RECORDS PROVIDED Start Marker
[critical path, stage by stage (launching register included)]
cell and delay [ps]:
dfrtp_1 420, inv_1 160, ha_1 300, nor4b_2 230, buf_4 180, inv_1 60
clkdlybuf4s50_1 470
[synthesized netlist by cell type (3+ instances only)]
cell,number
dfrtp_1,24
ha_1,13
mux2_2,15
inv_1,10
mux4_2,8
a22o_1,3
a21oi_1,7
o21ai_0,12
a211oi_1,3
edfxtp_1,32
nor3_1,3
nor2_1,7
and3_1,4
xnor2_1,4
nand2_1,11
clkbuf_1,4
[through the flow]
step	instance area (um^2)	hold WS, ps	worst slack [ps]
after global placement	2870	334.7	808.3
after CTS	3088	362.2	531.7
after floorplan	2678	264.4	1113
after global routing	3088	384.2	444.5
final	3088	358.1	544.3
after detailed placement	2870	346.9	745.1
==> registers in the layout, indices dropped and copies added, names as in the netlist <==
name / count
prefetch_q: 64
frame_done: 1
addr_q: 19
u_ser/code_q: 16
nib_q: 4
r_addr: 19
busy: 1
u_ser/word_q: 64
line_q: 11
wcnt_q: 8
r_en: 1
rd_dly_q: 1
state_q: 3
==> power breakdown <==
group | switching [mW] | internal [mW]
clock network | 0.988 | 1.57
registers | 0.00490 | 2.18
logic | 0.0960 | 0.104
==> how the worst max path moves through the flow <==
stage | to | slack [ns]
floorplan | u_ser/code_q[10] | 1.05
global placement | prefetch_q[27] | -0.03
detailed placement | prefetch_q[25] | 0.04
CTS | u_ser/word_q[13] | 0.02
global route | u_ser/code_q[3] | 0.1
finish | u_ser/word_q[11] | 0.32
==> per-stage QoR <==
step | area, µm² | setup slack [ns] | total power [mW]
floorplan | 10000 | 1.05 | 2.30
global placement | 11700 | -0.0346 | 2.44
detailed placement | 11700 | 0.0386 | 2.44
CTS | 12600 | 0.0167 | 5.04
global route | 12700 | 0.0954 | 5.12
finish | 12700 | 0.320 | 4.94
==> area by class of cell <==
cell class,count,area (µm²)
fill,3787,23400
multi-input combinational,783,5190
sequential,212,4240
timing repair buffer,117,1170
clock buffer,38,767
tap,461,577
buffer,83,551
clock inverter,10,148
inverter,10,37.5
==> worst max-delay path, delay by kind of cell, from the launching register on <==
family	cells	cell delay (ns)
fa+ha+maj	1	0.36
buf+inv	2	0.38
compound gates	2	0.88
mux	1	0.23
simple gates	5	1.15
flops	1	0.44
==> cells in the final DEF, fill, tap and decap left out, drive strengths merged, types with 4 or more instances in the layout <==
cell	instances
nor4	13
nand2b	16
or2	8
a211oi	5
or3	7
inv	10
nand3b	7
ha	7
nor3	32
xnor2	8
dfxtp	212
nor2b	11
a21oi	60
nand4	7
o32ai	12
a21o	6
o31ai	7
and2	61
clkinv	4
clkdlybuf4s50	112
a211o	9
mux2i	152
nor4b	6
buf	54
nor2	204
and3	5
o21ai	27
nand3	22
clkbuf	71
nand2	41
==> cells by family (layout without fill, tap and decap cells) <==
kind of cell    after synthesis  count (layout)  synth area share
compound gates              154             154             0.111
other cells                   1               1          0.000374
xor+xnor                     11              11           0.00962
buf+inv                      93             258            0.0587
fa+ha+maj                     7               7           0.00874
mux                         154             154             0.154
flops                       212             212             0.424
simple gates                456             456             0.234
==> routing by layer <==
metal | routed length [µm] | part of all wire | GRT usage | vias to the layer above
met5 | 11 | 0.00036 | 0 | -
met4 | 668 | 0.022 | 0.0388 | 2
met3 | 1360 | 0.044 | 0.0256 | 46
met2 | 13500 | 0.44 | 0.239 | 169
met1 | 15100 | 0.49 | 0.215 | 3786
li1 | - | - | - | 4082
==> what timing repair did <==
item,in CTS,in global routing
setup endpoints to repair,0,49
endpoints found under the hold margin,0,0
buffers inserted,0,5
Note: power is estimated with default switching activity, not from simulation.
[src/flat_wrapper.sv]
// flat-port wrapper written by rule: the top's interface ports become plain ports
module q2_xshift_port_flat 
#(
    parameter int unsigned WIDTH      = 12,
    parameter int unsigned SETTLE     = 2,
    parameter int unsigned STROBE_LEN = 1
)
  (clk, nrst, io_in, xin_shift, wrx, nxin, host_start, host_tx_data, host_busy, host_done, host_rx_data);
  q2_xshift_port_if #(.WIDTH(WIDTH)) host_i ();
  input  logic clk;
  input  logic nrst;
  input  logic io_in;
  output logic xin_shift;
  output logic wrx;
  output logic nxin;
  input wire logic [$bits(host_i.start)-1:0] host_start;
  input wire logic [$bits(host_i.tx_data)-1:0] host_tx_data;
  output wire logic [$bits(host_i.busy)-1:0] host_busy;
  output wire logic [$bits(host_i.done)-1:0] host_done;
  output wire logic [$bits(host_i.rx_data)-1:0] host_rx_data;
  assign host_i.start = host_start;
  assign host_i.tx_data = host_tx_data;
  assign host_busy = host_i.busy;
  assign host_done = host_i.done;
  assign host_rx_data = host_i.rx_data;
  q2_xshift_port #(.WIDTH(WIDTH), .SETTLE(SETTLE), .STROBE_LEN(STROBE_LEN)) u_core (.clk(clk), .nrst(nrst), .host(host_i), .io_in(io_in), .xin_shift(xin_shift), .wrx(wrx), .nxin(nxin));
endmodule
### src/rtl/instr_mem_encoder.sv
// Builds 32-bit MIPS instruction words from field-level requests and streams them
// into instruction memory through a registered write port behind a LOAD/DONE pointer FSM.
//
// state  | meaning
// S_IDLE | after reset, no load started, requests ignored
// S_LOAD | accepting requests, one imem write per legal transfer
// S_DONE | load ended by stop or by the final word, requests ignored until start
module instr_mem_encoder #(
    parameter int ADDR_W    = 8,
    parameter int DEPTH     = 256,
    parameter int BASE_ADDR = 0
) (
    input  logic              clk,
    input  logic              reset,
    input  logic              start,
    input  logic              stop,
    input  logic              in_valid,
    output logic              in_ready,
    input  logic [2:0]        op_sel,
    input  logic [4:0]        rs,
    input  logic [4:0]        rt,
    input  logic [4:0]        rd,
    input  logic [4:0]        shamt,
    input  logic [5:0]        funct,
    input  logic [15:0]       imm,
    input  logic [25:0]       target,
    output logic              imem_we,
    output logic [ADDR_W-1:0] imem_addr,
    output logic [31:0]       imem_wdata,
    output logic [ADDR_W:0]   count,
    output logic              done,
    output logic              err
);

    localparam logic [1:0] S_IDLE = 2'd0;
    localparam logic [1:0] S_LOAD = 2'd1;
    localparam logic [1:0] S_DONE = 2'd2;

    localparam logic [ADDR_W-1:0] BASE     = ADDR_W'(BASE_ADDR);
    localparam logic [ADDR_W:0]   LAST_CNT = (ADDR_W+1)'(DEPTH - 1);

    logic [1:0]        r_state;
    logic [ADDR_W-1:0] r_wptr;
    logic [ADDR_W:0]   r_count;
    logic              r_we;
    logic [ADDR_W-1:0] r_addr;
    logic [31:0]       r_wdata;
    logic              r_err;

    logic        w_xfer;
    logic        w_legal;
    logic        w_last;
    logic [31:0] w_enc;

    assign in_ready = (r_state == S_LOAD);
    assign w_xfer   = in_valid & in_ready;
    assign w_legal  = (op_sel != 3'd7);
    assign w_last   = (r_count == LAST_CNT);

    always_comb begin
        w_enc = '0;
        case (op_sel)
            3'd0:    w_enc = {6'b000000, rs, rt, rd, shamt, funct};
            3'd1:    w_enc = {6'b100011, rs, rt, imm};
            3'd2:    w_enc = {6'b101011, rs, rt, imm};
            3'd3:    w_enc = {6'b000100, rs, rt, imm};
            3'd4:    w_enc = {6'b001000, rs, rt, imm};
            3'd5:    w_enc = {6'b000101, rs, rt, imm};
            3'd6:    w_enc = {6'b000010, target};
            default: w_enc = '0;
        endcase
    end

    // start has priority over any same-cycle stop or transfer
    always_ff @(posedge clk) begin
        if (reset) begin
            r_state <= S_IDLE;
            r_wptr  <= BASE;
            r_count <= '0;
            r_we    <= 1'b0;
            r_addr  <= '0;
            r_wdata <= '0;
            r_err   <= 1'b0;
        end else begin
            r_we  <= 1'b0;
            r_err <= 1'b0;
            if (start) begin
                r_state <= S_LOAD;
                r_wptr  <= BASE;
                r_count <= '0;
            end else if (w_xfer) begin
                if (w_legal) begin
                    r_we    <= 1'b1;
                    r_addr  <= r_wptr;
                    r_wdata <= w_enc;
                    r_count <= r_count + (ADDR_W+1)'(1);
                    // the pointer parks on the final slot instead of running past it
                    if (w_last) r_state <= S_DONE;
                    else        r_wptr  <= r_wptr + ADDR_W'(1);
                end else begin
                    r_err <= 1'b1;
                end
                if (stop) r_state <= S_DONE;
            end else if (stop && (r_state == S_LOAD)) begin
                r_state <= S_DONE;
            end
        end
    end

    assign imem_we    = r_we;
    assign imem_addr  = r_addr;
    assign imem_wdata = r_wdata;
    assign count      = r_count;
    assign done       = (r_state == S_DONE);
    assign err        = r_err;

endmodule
RECORDS PROVIDED End Marker
RECORDS PROVIDED Start Marker
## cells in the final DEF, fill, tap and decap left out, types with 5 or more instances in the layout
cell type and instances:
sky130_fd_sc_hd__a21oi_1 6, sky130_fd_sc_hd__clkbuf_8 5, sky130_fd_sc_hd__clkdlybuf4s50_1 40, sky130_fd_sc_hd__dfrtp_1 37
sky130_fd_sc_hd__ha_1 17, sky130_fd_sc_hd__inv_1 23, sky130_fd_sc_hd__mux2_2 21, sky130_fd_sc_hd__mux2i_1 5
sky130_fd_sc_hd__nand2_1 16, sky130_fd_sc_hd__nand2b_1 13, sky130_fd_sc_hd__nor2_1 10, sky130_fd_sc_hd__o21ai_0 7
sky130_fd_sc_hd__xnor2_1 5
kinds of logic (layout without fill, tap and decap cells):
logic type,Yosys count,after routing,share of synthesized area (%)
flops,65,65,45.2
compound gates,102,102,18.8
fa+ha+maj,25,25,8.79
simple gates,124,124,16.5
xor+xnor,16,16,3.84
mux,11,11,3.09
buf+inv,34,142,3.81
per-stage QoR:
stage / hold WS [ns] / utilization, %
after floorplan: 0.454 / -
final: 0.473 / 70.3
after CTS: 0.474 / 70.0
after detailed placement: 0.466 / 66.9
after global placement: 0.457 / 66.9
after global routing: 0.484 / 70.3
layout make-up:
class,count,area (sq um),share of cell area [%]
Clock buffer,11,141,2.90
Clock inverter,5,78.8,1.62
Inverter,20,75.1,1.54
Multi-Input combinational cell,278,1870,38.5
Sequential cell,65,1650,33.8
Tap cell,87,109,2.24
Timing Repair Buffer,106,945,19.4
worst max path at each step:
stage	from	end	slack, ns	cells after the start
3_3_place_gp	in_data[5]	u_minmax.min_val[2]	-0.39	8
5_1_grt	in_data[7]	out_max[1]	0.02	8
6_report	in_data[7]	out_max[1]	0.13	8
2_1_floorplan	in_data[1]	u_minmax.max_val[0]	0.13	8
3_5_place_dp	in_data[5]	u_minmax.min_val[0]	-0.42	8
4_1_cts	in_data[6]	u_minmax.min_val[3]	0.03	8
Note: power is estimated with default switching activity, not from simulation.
RECORDS PROVIDED End Marker
• [TASK OBJECTIVE]:
From the records above, repeat exactly the lines from the one with "[critical path, stage" through the one with "u_ser/code_q: 16", both included.

• [SOLUTION TO THIS TASK]:
[critical path, stage by stage (launching register included)]
cell and delay [ps]:
dfrtp_1 420, inv_1 160, ha_1 300, nor4b_2 230, buf_4 180, inv_1 60
clkdlybuf4s50_1 470
[synthesized netlist by cell type (3+ instances only)]
cell,number
dfrtp_1,24
ha_1,13
mux2_2,15
inv_1,10
mux4_2,8
a22o_1,3
a21oi_1,7
o21ai_0,12
a211oi_1,3
edfxtp_1,32
nor3_1,3
nor2_1,7
and3_1,4
xnor2_1,4
nand2_1,11
clkbuf_1,4
[through the flow]
step	instance area (um^2)	hold WS, ps	worst slack [ps]
after global placement	2870	334.7	808.3
after CTS	3088	362.2	531.7
after floorplan	2678	264.4	1113
after global routing	3088	384.2	444.5
final	3088	358.1	544.3
after detailed placement	2870	346.9	745.1
==> registers in the layout, indices dropped and copies added, names as in the netlist <==
name / count
prefetch_q: 64
frame_done: 1
addr_q: 19
u_ser/code_q: 16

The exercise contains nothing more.